LEXINGTON, Ky. (LEX 18) — With an uptick of positive COVID-19 cases in Kentucky, many schools have made the difficult decision to begin the school year online, but they hope to return to the classroom when things are safer.
There are still many challenges that need to be overcome when and if kids return to school. For example, what to do if a teacher tests positive or has to quarantine for a long period of time.
Even before the coronavirus pandemic began, public schools have struggled to find substitute teachers, but Fayette County Superintendent Manny Caulk says they have a plan to combat the shortage.

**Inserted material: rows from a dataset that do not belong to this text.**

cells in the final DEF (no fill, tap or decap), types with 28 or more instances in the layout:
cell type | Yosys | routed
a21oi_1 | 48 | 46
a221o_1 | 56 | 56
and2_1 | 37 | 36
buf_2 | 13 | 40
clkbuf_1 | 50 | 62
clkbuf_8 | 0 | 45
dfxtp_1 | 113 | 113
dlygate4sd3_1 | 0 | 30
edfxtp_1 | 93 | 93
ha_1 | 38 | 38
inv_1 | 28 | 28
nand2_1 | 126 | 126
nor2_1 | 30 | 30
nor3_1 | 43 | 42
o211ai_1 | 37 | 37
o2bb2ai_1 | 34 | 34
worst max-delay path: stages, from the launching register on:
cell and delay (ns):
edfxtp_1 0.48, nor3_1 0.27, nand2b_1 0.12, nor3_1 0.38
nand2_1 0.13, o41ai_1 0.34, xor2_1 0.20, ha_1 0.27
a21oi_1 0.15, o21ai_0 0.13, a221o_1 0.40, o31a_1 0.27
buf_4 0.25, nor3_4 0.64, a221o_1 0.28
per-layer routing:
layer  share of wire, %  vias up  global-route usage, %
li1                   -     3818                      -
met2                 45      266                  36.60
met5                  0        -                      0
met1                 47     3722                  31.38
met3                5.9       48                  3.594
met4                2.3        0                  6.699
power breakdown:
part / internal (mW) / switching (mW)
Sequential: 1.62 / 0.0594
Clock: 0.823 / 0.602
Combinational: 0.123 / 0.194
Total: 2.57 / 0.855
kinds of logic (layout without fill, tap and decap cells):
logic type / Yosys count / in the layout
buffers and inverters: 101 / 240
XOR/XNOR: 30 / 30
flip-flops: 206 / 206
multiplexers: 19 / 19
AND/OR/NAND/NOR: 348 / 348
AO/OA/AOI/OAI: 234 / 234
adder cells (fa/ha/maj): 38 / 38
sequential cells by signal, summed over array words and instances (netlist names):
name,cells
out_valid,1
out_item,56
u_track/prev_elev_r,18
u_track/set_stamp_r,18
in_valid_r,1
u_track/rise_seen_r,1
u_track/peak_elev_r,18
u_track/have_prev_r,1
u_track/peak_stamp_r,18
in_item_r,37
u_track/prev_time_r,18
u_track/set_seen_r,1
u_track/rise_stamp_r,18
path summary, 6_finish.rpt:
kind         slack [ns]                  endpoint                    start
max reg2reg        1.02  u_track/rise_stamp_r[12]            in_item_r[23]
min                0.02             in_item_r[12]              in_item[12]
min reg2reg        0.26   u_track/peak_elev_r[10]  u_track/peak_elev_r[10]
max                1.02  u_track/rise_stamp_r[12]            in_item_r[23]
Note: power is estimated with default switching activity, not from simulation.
<file path="src/sv/ac_grid_bus_supervisor_macros.svh">
// Assertion helpers used by the supervisor core.
// Both macros expect clk_i, and ACGBS_ASSERT also rst_ni, to be visible at the point of use.
`ifndef AC_GRID_BUS_SUPERVISOR_MACROS_SVH
`define AC_GRID_BUS_SUPERVISOR_MACROS_SVH

// Checked on every rising clock edge while reset is released.
`define ACGBS_ASSERT(lbl, prop, msg) \
  lbl: assert property (@(posedge clk_i) disable iff (!rst_ni) prop) else $error(msg);

// Checked on every rising clock edge, reset included.
`define ACGBS_ASSERT_ALWAYS(lbl, prop, msg) \
  lbl: assert property (@(posedge clk_i) prop) else $error(msg);

`endif

</file>
<file path="src/sv/acgbs_pkg.sv">
package acgbs_pkg;

  // Configuration register indexes.
  localparam logic [2:0] REG_FILTER_GAIN  = 3'd0;
  localparam logic [2:0] REG_BUS_REG_LVL  = 3'd1;
  localparam logic [2:0] REG_BUS_PRE_LVL  = 3'd2;
  localparam logic [2:0] REG_GRID_MIN_SQ  = 3'd3;
  localparam logic [2:0] REG_GRID_MAX_SQ  = 3'd4;

  // Reset values of the configuration registers.
  localparam logic [15:0] FILTER_GAIN_RST = 16'd66;
  localparam logic [14:0] BUS_REG_LVL_RST = 15'd6080;
  localparam logic [14:0] BUS_PRE_LVL_RST = 15'd4525;
  localparam logic [30:0] GRID_MIN_SQ_RST = 31'd8294400;
  localparam logic [30:0] GRID_MAX_SQ_RST = 31'd17977600;

  // Upper clamp of the mean square, 2^30 LSB squared.
  localparam logic [30:0] MS_MAX = 31'd1073741824;

  // Rounding offset for the Q0.16 gain product.
  localparam logic signed [49:0] ROUND_HALF = 50'sd32768;

  // Converter commands.
  typedef enum logic [1:0] {
    CMD_NONE  = 2'd0,
    CMD_START = 2'd1,
    CMD_STOP  = 2'd2
  } cmd_e;

  // Bus voltage bands.
  typedef enum logic [1:0] {
    BAND_LOW  = 2'd0,
    BAND_PEAK = 2'd1,
    BAND_REG  = 2'd2
  } band_e;

  // Operating modes.
  localparam logic [1:0] MODE_IDLE      = 2'd0;
  localparam logic [1:0] MODE_CHARGE    = 2'd1;
  localparam logic [1:0] MODE_DISCHARGE = 2'd2;

  // Configuration set seen by the core.
  typedef struct packed {
    logic [15:0] filter_gain;
    logic [14:0] bus_regulation_level;
    logic [14:0] bus_precharge_level;
    logic [30:0] grid_min_square;
    logic [30:0] grid_max_square;
  } cfg_t;

endpackage

</file>
<file path="src/sv/acgbs_if.sv">
// Sample request channel.
interface acgbs_sample_if;
  logic               valid;
  logic               ready;
  logic [1:0]         op_mode;
  logic signed [15:0] grid_sample;
  logic signed [15:0] bus_sample;
  logic               pfc_is_idle;
  logic               inverter_is_idle;
  logic               task_tick;

  modport source (
    output valid, op_mode, grid_sample, bus_sample, pfc_is_idle,
           inverter_is_idle, task_tick,
    input  ready
  );
  modport sink (
    input  valid, op_mode, grid_sample, bus_sample, pfc_is_idle,
           inverter_is_idle, task_tick,
    output ready
  );
endinterface

// Result request channel.
interface acgbs_result_if;
  logic        valid;
  logic        ready;
  logic [1:0]  bus_band;
  logic        grid_in_window;
  logic [1:0]  pfc_command;
  logic [1:0]  inverter_command;
  logic [30:0] grid_mean_square;

  modport source (
    output valid, bus_band, grid_in_window, pfc_command, inverter_command,
           grid_mean_square,
    input  ready
  );
  modport sink (
    input  valid, bus_band, grid_in_window, pfc_command, inverter_command,
           grid_mean_square,
    output ready
  );
endinterface

</file>
<file path="src/sv/ac_grid_bus_supervisor.sv">
// AC grid and DC bus supervisor. Each sample request updates a first-order
// mean-square filter of the grid voltage (gain in Q0.16, clamped to 0..2^30),
// sorts the bus voltage into three bands, checks the mean square against a
// squared grid window and, on task ticks, issues start or stop commands to the
// PFC and the inverter by mode. One result is produced per request. The
// result is registered after the square, difference, scale and update steps,
// which make two passes through one shared 33 x 17 bit multiplier (grid
// square, then gain product) with a subtract and a clamp step around them.
// The block is not ready while a request is in work; a finished result waits
// in its output register while the next request is taken, and the final step
// holds if that register is still full. Configuration writes are taken at any
// cycle and should only be issued while the block is idle.
module ac_grid_bus_supervisor (
  input  logic        clk_i,
  input  logic        rst_ni,
  input  logic        cfg_we_i,
  input  logic [2:0]  cfg_index_i,
  input  logic [30:0] cfg_data_i,
  acgbs_sample_if.sink   sample_i,
  acgbs_result_if.source result_o
);

  acgbs_pkg::cfg_t cfg_q;

  // Configuration registers; writes beyond the last index are dropped.
  always_ff @(posedge clk_i or negedge rst_ni) begin
    if (!rst_ni) begin
      cfg_q.filter_gain          <= acgbs_pkg::FILTER_GAIN_RST;
      cfg_q.bus_regulation_level <= acgbs_pkg::BUS_REG_LVL_RST;
      cfg_q.bus_precharge_level  <= acgbs_pkg::BUS_PRE_LVL_RST;
      cfg_q.grid_min_square      <= acgbs_pkg::GRID_MIN_SQ_RST;
      cfg_q.grid_max_square      <= acgbs_pkg::GRID_MAX_SQ_RST;
    end else if (cfg_we_i) begin
      case (cfg_index_i)
        acgbs_pkg::REG_FILTER_GAIN: cfg_q.filter_gain          <= cfg_data_i[15:0];
        acgbs_pkg::REG_BUS_REG_LVL: cfg_q.bus_regulation_level <= cfg_data_i[14:0];
        acgbs_pkg::REG_BUS_PRE_LVL: cfg_q.bus_precharge_level  <= cfg_data_i[14:0];
        acgbs_pkg::REG_GRID_MIN_SQ: cfg_q.grid_min_square      <= cfg_data_i;
        acgbs_pkg::REG_GRID_MAX_SQ: cfg_q.grid_max_square      <= cfg_data_i;
        default: ;
      endcase
    end
  end

  acgbs_core u_core (
    .clk_i    (clk_i),
    .rst_ni   (rst_ni),
    .cfg_i    (cfg_q),
    .sample_i (sample_i),
    .result_o (result_o)
  );

endmodule

</file>
<file path="src/sv/acgbs_mul.sv">
// Shared signed multiplier with a registered product.
module acgbs_mul (
  input  logic               clk_i,
  input  logic signed [32:0] a_i,
  input  logic signed [16:0] b_i,
  output logic signed [49:0] p_o
);

  logic signed [49:0] p_q;

  always_ff @(posedge clk_i) begin
    p_q <= 50'(a_i * b_i);
  end

  assign p_o = p_q;

endmodule

</file>
<file path="src/sv/acgbs_core.sv">
`include "ac_grid_bus_supervisor_macros.svh"

module acgbs_core (
  input  logic                 clk_i,
  input  logic                 rst_ni,
  input  acgbs_pkg::cfg_t      cfg_i,
  acgbs_sample_if.sink         sample_i,
  acgbs_result_if.source       result_o
);

  typedef enum logic [2:0] {
    S_IDLE,
    S_SQUARE,
    S_DIFF,
    S_SCALE,
    S_UPDATE
  } state_e;

  state_e state_q;
  logic   out_valid_q;
  logic [30:0] acc_q;

  // Latched request fields.
  logic [1:0]         mode_q;
  logic signed [15:0] grid_q;
  logic signed [15:0] bus_q;
  logic               pfc_idle_q;
  logic               inv_idle_q;
  logic               tick_q;
  logic signed [32:0] diff_q;

  // Result registers.
  acgbs_pkg::band_e band_q, band_d;
  logic             win_q, win_d;
  acgbs_pkg::cmd_e  pfc_cmd_q, pfc_cmd_d;
  acgbs_pkg::cmd_e  inv_cmd_q, inv_cmd_d;
  logic [30:0]      acc_d;

  logic signed [32:0] mul_a;
  logic signed [16:0] mul_b;
  logic signed [49:0] prod;
  logic signed [49:0] rounded;
  logic signed [33:0] step;
  logic signed [34:0] sum;
  logic               bus_reg;
  logic               bus_pre;
  logic               sample_fire;
  logic               load;

  assign sample_i.ready = (state_q == S_IDLE);
  assign sample_fire    = sample_i.valid && sample_i.ready;
  assign load           = (state_q == S_UPDATE) && (!out_valid_q || result_o.ready);

  // Operand select for the shared multiplier: square first, then gain.
  always_comb begin
    if (state_q == S_SQUARE) begin
      mul_a = 33'(grid_q);
      mul_b = 17'(grid_q);
    end else begin
      mul_a = diff_q;
      mul_b = $signed({1'b0, cfg_i.filter_gain});
    end
  end

  acgbs_mul u_mul (
    .clk_i (clk_i),
    .a_i   (mul_a),
    .b_i   (mul_b),
    .p_o   (prod)
  );

  // Rounded filter step and clamped accumulator.
  always_comb begin
    rounded = prod + acgbs_pkg::ROUND_HALF;
    step    = rounded[49:16];
    sum     = $signed({4'b0, acc_q}) + 35'(step);
    if (sum < 35'sd0) begin
      acc_d = '0;
    end else if (sum > $signed({4'b0, acgbs_pkg::MS_MAX})) begin
      acc_d = acgbs_pkg::MS_MAX;
    end else begin
      acc_d = sum[30:0];
    end
  end

  // Bus band, window check and converter commands.
  always_comb begin
    bus_reg = bus_q >= $signed({1'b0, cfg_i.bus_regulation_level});
    bus_pre = bus_q >= $signed({1'b0, cfg_i.bus_precharge_level});
    if (bus_reg) begin
      band_d = acgbs_pkg::BAND_REG;
    end else if (bus_pre) begin
      band_d = acgbs_pkg::BAND_PEAK;
    end else begin
      band_d = acgbs_pkg::BAND_LOW;
    end
    win_d = (acc_d >= cfg_i.grid_min_square) && (acc_d <= cfg_i.grid_max_square);

    pfc_cmd_d = acgbs_pkg::CMD_NONE;
    inv_cmd_d = acgbs_pkg::CMD_NONE;
    if (tick_q) begin
      case (mode_q)
        acgbs_pkg::MODE_CHARGE: begin
          if (win_d && pfc_idle_q) begin
            pfc_cmd_d = acgbs_pkg::CMD_START;
          end else if (!win_d && !pfc_idle_q) begin
            pfc_cmd_d = acgbs_pkg::CMD_STOP;
          end
          inv_cmd_d = acgbs_pkg::CMD_STOP;
        end
        acgbs_pkg::MODE_DISCHARGE: begin
          pfc_cmd_d = acgbs_pkg::CMD_STOP;
          if (bus_reg && inv_idle_q) begin
            inv_cmd_d = acgbs_pkg::CMD_START;
          end else if (!bus_reg && !inv_idle_q) begin
            inv_cmd_d = acgbs_pkg::CMD_STOP;
          end
        end
        default: begin
          pfc_cmd_d = acgbs_pkg::CMD_STOP;
          inv_cmd_d = acgbs_pkg::CMD_STOP;
        end
      endcase
    end
  end

  // Sequencer, accumulator and result valid.
  always_ff @(posedge clk_i or negedge rst_ni) begin
    if (!rst_ni) begin
      state_q     <= S_IDLE;
      out_valid_q <= 1'b0;
      acc_q       <= '0;
    end else begin
      // A new result takes the output register; otherwise it empties when taken.
      if (load) begin
        out_valid_q <= 1'b1;
      end else if (result_o.ready) begin
        out_valid_q <= 1'b0;
      end
      case (state_q)
        S_IDLE: begin
          if (sample_fire) begin
            state_q <= S_SQUARE;
          end
        end
        S_SQUARE: state_q <= S_DIFF;
        S_DIFF:   state_q <= S_SCALE;
        S_SCALE:  state_q <= S_UPDATE;
        S_UPDATE: begin
          if (load) begin
            acc_q   <= acc_d;
            state_q <= S_IDLE;
          end
        end
        default: state_q <= S_IDLE;
      endcase
    end
  end

  // Request latch, difference register and result payload.
  always_ff @(posedge clk_i) begin
    if (sample_fire) begin
      mode_q     <= sample_i.op_mode;
      grid_q     <= sample_i.grid_sample;
      bus_q      <= sample_i.bus_sample;
      pfc_idle_q <= sample_i.pfc_is_idle;
      inv_idle_q <= sample_i.inverter_is_idle;
      tick_q     <= sample_i.task_tick;
    end
    if (state_q == S_DIFF) begin
      diff_q <= $signed({2'b0, prod[30:0]}) - $signed({2'b0, acc_q});
    end
    if (load) begin
      band_q    <= band_d;
      win_q     <= win_d;
      pfc_cmd_q <= pfc_cmd_d;
      inv_cmd_q <= inv_cmd_d;
    end
  end

  assign result_o.valid            = out_valid_q;
  assign result_o.bus_band         = band_q;
  assign result_o.grid_in_window   = win_q;
  assign result_o.pfc_command      = pfc_cmd_q;
  assign result_o.inverter_command = inv_cmd_q;
  assign result_o.grid_mean_square = acc_q;

  `ACGBS_ASSERT_ALWAYS(a_acc_clamped, (!rst_ni || acc_q <= acgbs_pkg::MS_MAX), "mean square above clamp")
  `ACGBS_ASSERT(a_busy_after_accept, sample_fire |=> !sample_i.ready, "ready after accept")
  `ACGBS_ASSERT(a_acc_only_on_load, !load |=> $stable(acc_q), "accumulator moved without a result")
  `ACGBS_ASSERT(a_no_cmd_idle, (load && !tick_q) |=> ({pfc_cmd_q, inv_cmd_q} == '0), "command without task tick")
  `ACGBS_ASSERT(a_band_legal, out_valid_q |-> (band_q != 2'd3), "illegal bus band")

endmodule

</file>
<file path="src/flat_wrapper.sv">
// flat-port wrapper written by rule: the top's interface ports become plain ports
module ac_grid_bus_supervisor_flat 
  (clk_i, rst_ni, cfg_we_i, cfg_index_i, cfg_data_i, sample_i_valid, sample_i_op_mode, sample_i_grid_sample, sample_i_bus_sample, sample_i_pfc_is_idle, sample_i_inverter_is_idle, sample_i_task_tick, sample_i_ready, result_o_valid, result_o_bus_band, result_o_grid_in_window, result_o_pfc_command, result_o_inverter_command, result_o_grid_mean_square, result_o_ready);
  acgbs_sample_if sample_i_i ();
  acgbs_result_if result_o_i ();
  input  logic clk_i;
  input  logic rst_ni;
  input  logic cfg_we_i;
  input  logic [2:0] cfg_index_i;
  input  logic [30:0] cfg_data_i;
  input wire logic [$bits(sample_i_i.valid)-1:0] sample_i_valid;
  input wire logic [$bits(sample_i_i.op_mode)-1:0] sample_i_op_mode;
  input wire logic [$bits(sample_i_i.grid_sample)-1:0] sample_i_grid_sample;
  input wire logic [$bits(sample_i_i.bus_sample)-1:0] sample_i_bus_sample;
  input wire logic [$bits(sample_i_i.pfc_is_idle)-1:0] sample_i_pfc_is_idle;
  input wire logic [$bits(sample_i_i.inverter_is_idle)-1:0] sample_i_inverter_is_idle;
  input wire logic [$bits(sample_i_i.task_tick)-1:0] sample_i_task_tick;
  output wire logic [$bits(sample_i_i.ready)-1:0] sample_i_ready;
  output wire logic [$bits(result_o_i.valid)-1:0] result_o_valid;
  output wire logic [$bits(result_o_i.bus_band)-1:0] result_o_bus_band;
  output wire logic [$bits(result_o_i.grid_in_window)-1:0] result_o_grid_in_window;
  output wire logic [$bits(result_o_i.pfc_command)-1:0] result_o_pfc_command;
  output wire logic [$bits(result_o_i.inverter_command)-1:0] result_o_inverter_command;
  output wire logic [$bits(result_o_i.grid_mean_square)-1:0] result_o_grid_mean_square;
  input wire logic [$bits(result_o_i.ready)-1:0] result_o_ready;
  assign sample_i_i.valid = sample_i_valid;
  assign sample_i_i.op_mode = sample_i_op_mode;
  assign sample_i_i.grid_sample = sample_i_grid_sample;
  assign sample_i_i.bus_sample = sample_i_bus_sample;
  assign sample_i_i.pfc_is_idle = sample_i_pfc_is_idle;
  assign sample_i_i.inverter_is_idle = sample_i_inverter_is_idle;
  assign sample_i_i.task_tick = sample_i_task_tick;
  assign sample_i_ready = sample_i_i.ready;
  assign result_o_valid = result_o_i.valid;
  assign result_o_bus_band = result_o_i.bus_band;
  assign result_o_grid_in_window = result_o_i.grid_in_window;
  assign result_o_pfc_command = result_o_i.pfc_command;
  assign result_o_inverter_command = result_o_i.inverter_command;
  assign result_o_grid_mean_square = result_o_i.grid_mean_square;
  assign result_o_i.ready = result_o_ready;
  ac_grid_bus_supervisor u_core (.clk_i(clk_i), .rst_ni(rst_ni), .cfg_we_i(cfg_we_i), .cfg_index_i(cfg_index_i), .cfg_data_i(cfg_data_i), .sample_i(sample_i_i), .result_o(result_o_i));
endmodule
</file>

"Our think-tank task force has anticipated that looking at plans, so we can sort of reduce the negative impact that may have on our instruction and on our students," Caulk said.
The logistics haven't been released though at this time.
Many substitute teachers have already come forward and said the risk is too great and they won't be returning this school year. Rebecca Wright is one of those teachers. She's worked in the Fayette County School District for more than 30 years as a speech pathologist, and as a substitute for the past ten. Her husband is immunocompromised so she couldn't put herself in that position this year.
"This will be what you call a second retirement... you develop those bonds," Wright said. "It’s just really difficult to let those things go."
She isn't alone either. Both Fayette and Franklin County Schools have decided to begin the school year online. Alissa Rose who has worked in Franklin County for the past few years says with her Lupus diagnoses she can't right now, and that's why she's pleased her kids also will be at home.
She does hope she can return at some point though.
"I’m going ahead and doing all the training we have to do online for this year in hopes that there will be a vaccine maybe around January or February and I could sub the end of the year," Rose said. "But I won’t be able to until there is a vaccine."